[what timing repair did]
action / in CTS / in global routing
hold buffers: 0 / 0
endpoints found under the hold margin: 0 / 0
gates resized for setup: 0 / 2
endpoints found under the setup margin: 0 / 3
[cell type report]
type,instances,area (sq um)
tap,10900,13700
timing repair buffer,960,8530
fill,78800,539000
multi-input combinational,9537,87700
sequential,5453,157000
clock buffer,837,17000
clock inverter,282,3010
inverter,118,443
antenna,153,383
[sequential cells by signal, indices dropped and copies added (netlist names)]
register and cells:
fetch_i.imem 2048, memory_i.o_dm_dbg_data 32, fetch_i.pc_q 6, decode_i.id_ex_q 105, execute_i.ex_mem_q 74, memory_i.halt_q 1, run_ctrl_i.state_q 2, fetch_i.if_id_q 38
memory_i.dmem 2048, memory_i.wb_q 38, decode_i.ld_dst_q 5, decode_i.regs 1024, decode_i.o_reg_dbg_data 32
Background: an optimization exercise with open tools, aiming at small area. Do not read the settings as production practice. In this exercise RTL edits were held to simulation tests only and were not proved equivalent to the original. Power is estimated from default activity; no workload was simulated.

// tank_game_top
module tank_game_top
#(
    parameter int TICK_CYCLES = 200
) (
    input  wire         clk_100mhz,
    input  wire         rst,
    input  wire         press,
    input  wire         move_btn,
    input  wire         shoot_btn,
    input  wire [1:0]   dir_in,
    input  wire         spawn_valid,
    input  wire [9:0]   spawn_x,
    input  wire [9:0]   spawn_y,
    output logic        running,
    output logic [9:0]  player_x,
    output logic [9:0]  player_y,
    output logic [1:0]  player_dir,
    output logic [$clog2(8 + 1) - 1:0] bullet_count,
    output logic [$clog2(4 + 1) - 1:0] target_count,
    output logic [4*4 - 1:0]          score
);
Size in the first run: roughly 1100 cells after synthesis, about 250 flip-flops, ~12000 µm² of cells after synthesis.
==> flow/config.mk <==
export PLATFORM = sky130hd
export DESIGN_NAME = tank_game_top
export DESIGN_NICKNAME = tank_game_top
export VERILOG_FILES = /design/flow/design.v
export SDC_FILE = /design/flow/constraint.sdc
export NUM_CORES = 4
export LEC_CHECK = 0
export CAP_MARGIN = 20
export CORE_MARGIN = 2
export CORE_UTILIZATION = 40
export SLEW_MARGIN = 20
==> flow/constraint.sdc <==
create_clock -name core_clock -period 10.0 [get_ports {clk_100mhz}]
set_input_delay 2.0000 -clock core_clock [delete_from_list [all_inputs] [get_ports {clk_100mhz}]]
set_output_delay 2.0000 -clock core_clock [all_outputs]
set_load 0.01 [all_outputs]
run.sh (not shown) runs the stock make flow with config.mk's settings and CLKGATE_MAP_FILE= SYNTH_SCRIPT=/design/flow/synth_recipe.tcl, a recipe that flattens the netlist after the stock synthesis.
The starting point went through all stages and came out clean.
==> next run, changes <==
- CTS_BUF_LIST: unset -> sky130_fd_sc_hd__clkbuf_2
The changed run went through all stages and came out clean.
Non-clock buffer count does not change.
Routed wire length climbs by 0.50%.
Final area drops by about 2.5%.
Setup slack is worse by 0.30 ns.
Final cell count climbs by about 3.5%.
Via count climbs by about 2.7%.
Hold slack stays flat.
==> next run, changes <==
- CTS_BUF_LIST: sky130_fd_sc_hd__clkbuf_2 -> sky130_fd_sc_hd__clkbuf_4
Result: Routed wire length rose by 0.55%; design area rose by 2.0%; maximum frequency rose by 3.3%; power rose by 12%; register-to-register slack improved by 0.05 ns; hold slack got worse by 0.022 ns; cell count stays flat; die area is unchanged; flip-flop and latch count stays the same; setup slack improved by 0.20 ns.

* * *

Setup of try-xenon:
tank_game_top, a different RTL version from the one above (not shown whole).
For scale: ~1100 cells after synthesis, roughly 250 flip-flops, roughly 74 I/O pins.
Settings: LEC_CHECK=0, CAP_MARGIN=20, CORE_MARGIN=2, CORE_UTILIZATION=40, CTS_BUF_LIST=sky130_fd_sc_hd__clkbuf_16, CTS_CLUSTER_DIAMETER=80, CTS_CLUSTER_SIZE=30, SLEW_MARGIN=20; clock period 10.0 ns.
standard.sh (not shown) runs the stock make flow with config.mk's settings and CLKGATE_MAP_FILE= SYNTH_SCRIPT=/design/flow/synth_recipe.tcl, a recipe that flattens the netlist after the stock synthesis.
==> flow/flow/run.sh <==
#!/bin/bash
# Layout flow: the standard flow, except that
#  - synthesis maps the logic between the flip-flops with an area-oriented
#    ABC script (flow/area.abc) instead of ORFS's delay-oriented one, and
#    leaves adders to ABC (no full/half-adder cell extraction). Flip-flop
#    mapping and names, flattening and renaming are the standard
#    synthesis's, so the registers are the standard synthesis's;
#  - the clock tree is built with the options in flow/cts_args.
set -euo pipefail
work=$(pwd)

# ORFS scripts with only the ABC script replaced
rm -rf "$work/scripts_area"
cp -r "$FLOW_HOME/scripts" "$work/scripts_area"
cp "$work/flow/area.abc" "$work/scripts_area/abc_speed.script"

# synthesis: standard.sh's make command with the copied scripts
sed 's|^make -C |make SCRIPTS_DIR='"$work"'/scripts_area ADDER_MAP_FILE= -C |' standard.sh > standard_area.sh
grep -q "SCRIPTS_DIR=$work/scripts_area" standard_area.sh
bash standard_area.sh synth > synth.log 2>&1

# the rest of the standard layout, with the clock tree options in flow/cts_args
export CTS_ARGS="$(cat "$work/flow/cts_args")"
bash standard.sh finish > layout.log 2>&1
==> flow/flow/area.abc <==
strash
dch
map -a
mfs2
strash
dch
map -a
mfs2
strash
dch
map -a
topo
stime -c
==> flow/flow/cts_args <==
-sink_clustering_enable -repair_clock_nets -sink_clustering_size 30 -sink_clustering_max_diameter 80 -buf_list sky130_fd_sc_hd__clkbuf_16 -dont_use_dummy_load
Inputs modified between try-xenon and try-onyx:
- changing CORE_UTILIZATION from 40 to 60
==> flow/flow/cts_args <==
-sink_clustering_enable -repair_clock_nets -sink_clustering_size 18 -sink_clustering_max_diameter 80 -buf_list sky130_fd_sc_hd__clkbuf_8 -root_buf sky130_fd_sc_hd__clkbuf_8 -tree_buf sky130_fd_sc_hd__clkbuf_8 -dont_use_dummy_load
Findings:
- Via density per instance: try-onyx > try-xenon
- try-onyx ends up with a worst hold slack that is 0.0047 ns higher than in try-xenon.
- The power per standard cell area reported for try-onyx is smaller than that of try-xenon by about 4.6%.
### try-onyx -> try-quartz
- a change of CORE_UTILIZATION from 60 to 40
==> flow/flow/cts_args <==
-sink_clustering_enable -repair_clock_nets -sink_clustering_size 30 -sink_clustering_max_diameter 80 -buf_list sky130_fd_sc_hd__clkbuf_16 -root_buf sky130_fd_sc_hd__clkbuf_8 -tree_buf sky130_fd_sc_hd__clkbuf_8 -dont_use_dummy_load
## What came out
Part of the power in the clock network in try-quartz vs try-onyx: up 3.6 points. Higher final standard cell area without fillers was reported by try-quartz, not try-onyx. Looking at the reports, try-quartz completed the entire flow and the layout it produced met the timing, DRC and antenna checks. From try-onyx to try-quartz the numbers moved as follows: non-clock buffer instance count of the final layout held; combinational group share of total power went down by 0.4 points; total detailed-routing wirelength went up about 2.5%; cell internal power dissipation rose 5.6%; final hold slack down 0.0046 ns. In try-quartz relative to try-onyx, via count of the routed design had gone down slightly. In the tables for try-quartz and try-onyx, power consumed by the clock network reads lower with try-onyx. Number of multi-input logic gates: try-onyx vs try-quartz identical.
Inputs modified between try-quartz and try-amber:
- CTS_BUF_LIST no longer set, was sky130_fd_sc_hd__clkbuf_16
- CTS_CLUSTER_DIAMETER no longer set, was 80
- CTS_CLUSTER_SIZE no longer set, was 30
- CORE_UTILIZATION now 60, was 40
==> flow/flow/cts_args <==
-sink_clustering_enable -repair_clock_nets -sink_clustering_size 18 -sink_clustering_max_diameter 80 -buf_list sky130_fd_sc_hd__clkbuf_8 -root_buf sky130_fd_sc_hd__clkbuf_8 -tree_buf sky130_fd_sc_hd__clkbuf_8 -dont_use_dummy_load
==> run summary <==
Going from try-quartz to try-amber, average vias per placed instance grows by 0.42.
Sort try-amber and try-quartz by shortest clock period the worst path allows after layout desc -> top: try-amber
When the final numbers for try-amber and try-quartz were put side by side, the arrival time of data at the critical path endpoint turned out to be smaller in try-quartz.
Starting utilization of the core area came out higher on try-amber than on try-quartz.
Relative to try-quartz, the post-layout instance area of try-amber is lower by about 2%.
Looking at try-amber and try-quartz, the fraction of cell area in non-clock buffers is a wash.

- [What needs to be done] Copy verbatim, from the listing above, each line from the one containing "type,instances,area (sq um)" down to the one containing "fetch_i.imem 2048, memory_i.o_dm_dbg_data", inclusive.

- [Worked solution]
type,instances,area (sq um)
tap,10900,13700
timing repair buffer,960,8530
fill,78800,539000
multi-input combinational,9537,87700
sequential,5453,157000
clock buffer,837,17000
clock inverter,282,3010
inverter,118,443
antenna,153,383
[sequential cells by signal, indices dropped and copies added (netlist names)]
register and cells:
fetch_i.imem 2048, memory_i.o_dm_dbg_data 32, fetch_i.pc_q 6, decode_i.id_ex_q 105, execute_i.ex_mem_q 74, memory_i.halt_q 1, run_ctrl_i.state_q 2, fetch_i.if_id_q 38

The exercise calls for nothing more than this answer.